+++ Input records +++

This design comes from an exercise in tuning for small area, a short achievable clock period and few clock cycles per item on the open sky130 flow, not from production work.
Power and IR drop assume default switching activity.

alpha:
==> flow/design.v <==
module lora_rx_decoder (
    input  wire        clk,
    input  wire        rst,           
    input  wire        start,
    input  wire [3:0]  cfg_sf,        
    input  wire [3:0]  cfg_ppm,       
    input  wire [2:0]  cfg_rdd,       
    input  wire        cfg_explicit,  
    input  wire        sym_valid,
    output wire        sym_ready,
    input  wire [15:0] sym_data,
    output wire        out_valid,
    input  wire        out_ready,
    output wire [7:0]  out_data
);
    reg  [3:0]  sh;                   
    reg  [3:0]  sf;                   
    reg  [3:0]  pm1;                  
    reg  [2:0]  rdd;
    reg         expl;
    reg         in_v;
    reg  [11:0] in_u;                 
    reg  [11:0] sb [0:7];
    reg  [2:0]  m;                    
    reg  [2:0]  r;                    
    reg         ld_hdr;               
    reg         sb_full;
    reg         first_x;              
    reg  [11:0] cb [0:7];
    reg  [3:0]  j;                    
    reg         cw_v;
    reg         cw_hdr;
    reg         ov;
    reg  [5:0]  od;
    reg         bv;
    reg  [5:0]  bd;
    reg  [7:0]  s;
    reg         widx;
    wire [3:0] ppm_eff = (cfg_ppm == 4'd0) ? cfg_sf : cfg_ppm;
    wire take    = cw_v & ~bv;
    wire a_free  = ~ov | out_ready;
    wire cw_last = (j == pm1);
    wire xfer    = sb_full & (~cw_v | (take & cw_last));
    wire s1_go   = in_v & (~sb_full | xfer);
    wire [2:0] wl1 = ld_hdr ? 3'd7 : (3'd3 + rdd);    
    wire ld_last = (m == wl1);
    reg  rdy;
    assign sym_ready = rdy;
    wire acc = sym_valid & rdy;
    reg  [11:0] cy;
    integer ci;
    always @* begin
        cy[0] = (sh == 4'd1);
        for (ci = 1; ci < 12; ci = ci + 1)
            cy[ci] = (sh == ci + 1) | (cy[ci-1] & sym_data[ci-1]);
    end
    wire [11:0] u_in = sym_data[11:0] ^ cy;
    reg  [11:0] gm;
    always @* for (ci = 0; ci < 12; ci = ci + 1) gm[ci] = (ci + 1 < sf);
    wire [11:0] G     = in_u ^ ({1'b0, in_u[11:1]} & gm);
    wire [4:0]  sa    = {1'b0, sh} + 5'd7 - {2'b0, r};
    wire [18:0] Gx    = {G, 7'd0};
    wire [18:0] A     = Gx >> sa;
    wire [11:0] B     = G >> (sf - {1'b0, r});
    reg  [11:0] rot;
    always @* for (ci = 0; ci < 12; ci = ci + 1) rot[ci] = (ci < r) ? B[ci] : A[ci];
    wire [7:0] cw = {cb[7][j], cb[6][j], cb[5][j], cb[4][j],
                     cb[3][j], cb[2][j], cb[1][j], cb[0][j]};
    wire [2:0] cur_rdd = cw_hdr ? 3'd4 : rdd;
    wire use_key = ~(cw_hdr & expl & (j < 4'd5));
    wire [3:0] key = widx ? {s[0], s[1], s[2], s[3]} : {s[4], s[5], s[6], s[7]};
    wire b0 = cw[0], b1 = cw[1], b2 = cw[2], b3 = cw[3];
    wire b4 = cw[4], b5 = cw[5], b6 = cw[6], b7 = cw[7];
    wire p0 = b0 ^ b1 ^ b2 ^ b4;
    wire p1 = b1 ^ b2 ^ b3 ^ b5;
    wire p2 = b0 ^ b1 ^ b3 ^ b6;
    wire p3 = b0 ^ b2 ^ b3 ^ b7;
    wire [3:0] s84 = {p3, p2, p1, p0};
    wire [2:0] s74 = {p2, p1, p0};
    reg [3:0] flip;
    reg       dec_e, dec_b;
    always @* begin
        flip  = 4'd0;
        dec_e = 1'b0;
        dec_b = 1'b0;
        case (cur_rdd)
            3'd1: dec_e = b4 ^ (b0 ^ b1 ^ b2 ^ b3);
            3'd2: dec_e = (b4 ^ (b0 ^ b1 ^ b2)) | (b5 ^ (b1 ^ b2 ^ b3));
            3'd3: begin
                dec_e = (s74 != 3'd0);
                case (s74)
                    3'd5: flip = 4'h1;
                    3'd7: flip = 4'h2;
                    3'd3: flip = 4'h4;
                    3'd6: flip = 4'h8;
                    default: ;
                endcase
            end
            3'd4: begin
                dec_e = (s84 != 4'd0);
                case (s84)
                    4'hD: flip = 4'h1;
                    4'h7: flip = 4'h2;
                    4'hB: flip = 4'h4;
                    4'hE: flip = 4'h8;
                    4'h0, 4'h1, 4'h2, 4'h4, 4'h8: ;
                    default: dec_b = 1'b1;
                endcase
            end
            default: ;
        endcase
    end
    wire [3:0] dec_d = cw[3:0] ^ flip ^ (use_key ? key : 4'd0);
    assign out_valid = ov;
    assign out_data  = {2'b00, od};
    integer i;
    always @(posedge clk) begin
        if (acc) begin
            in_u  <= u_in;
        end
        if (s1_go)
            sb[m] <= rot;
        for (i = 0; i < 8; i = i + 1)
            if (xfer)
                cb[i] <= sb[i];
        if (a_free)
            od <= bv ? bd : {dec_b, dec_e, dec_d};
        if (~a_free & take)
            bd <= {dec_b, dec_e, dec_d};
    end
    wire in_v_n    = acc | (in_v & ~s1_go);
    wire sb_full_n = (s1_go & ld_last) | (sb_full & ~xfer);
    wire cw_v_n    = xfer | (cw_v & ~(take & cw_last));
    always @(posedge clk) begin
        if (rst | start)
            rdy <= ~rst;
        else
            rdy <= ~in_v_n | ~sb_full_n | ~cw_v_n;
        if (start) begin
            sh   <= (cfg_ppm == 4'd0) ? 4'd0 : cfg_sf - cfg_ppm;
            sf   <= cfg_sf;
            pm1  <= ppm_eff - 4'd1;
            rdd  <= cfg_rdd;
            expl <= cfg_explicit;
        end
        if (rst | start) begin
            in_v    <= 1'b0;
            m       <= 3'd0;
            r       <= 3'd0;
            ld_hdr  <= 1'b1;
            sb_full <= 1'b0;
            first_x <= 1'b1;
            cw_v    <= 1'b0;
            cw_hdr  <= 1'b1;
            j       <= 4'd0;
            ov      <= 1'b0;
            bv      <= 1'b0;
            s       <= 8'hFF;
            widx    <= 1'b0;
        end else begin
            if (acc)
                in_v <= 1'b1;
            else if (s1_go)
                in_v <= 1'b0;
            if (s1_go) begin
                if (ld_last) begin
                    m      <= 3'd0;
                    r      <= 3'd0;
                    ld_hdr <= 1'b0;
                end else begin
                    m <= m + 3'd1;
                    r <= ({1'b0, r} == pm1) ? 3'd0 : r + 3'd1;
                end
            end
            if (s1_go & ld_last)
                sb_full <= 1'b1;
            else if (xfer)
                sb_full <= 1'b0;
            if (xfer) begin
                cw_v    <= 1'b1;
                cw_hdr  <= first_x;
                first_x <= 1'b0;
                j       <= 4'd0;
            end else if (take) begin
                if (cw_last)
                    cw_v <= 1'b0;
                j <= j + 4'd1;
            end
            if (a_free)
                ov <= bv | take;
            if (a_free)
                bv <= 1'b0;
            else if (take)
                bv <= 1'b1;
            if (take & use_key) begin
                if (widx)
                    s <= {s[0] ^ s[2] ^ s[3] ^ s[4], s[7:1]};
                widx <= ~widx;
            end
        end
    end
endmodule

+++

• [What the task requires]: Filter the listing for the word "widx" and copy each line that has it.

• [Response to the task]:
    reg         widx;
    wire [3:0] key = widx ? {s[0], s[1], s[2], s[3]} : {s[4], s[5], s[6], s[7]};
            widx    <= 1'b0;
                if (widx)
                widx <= ~widx;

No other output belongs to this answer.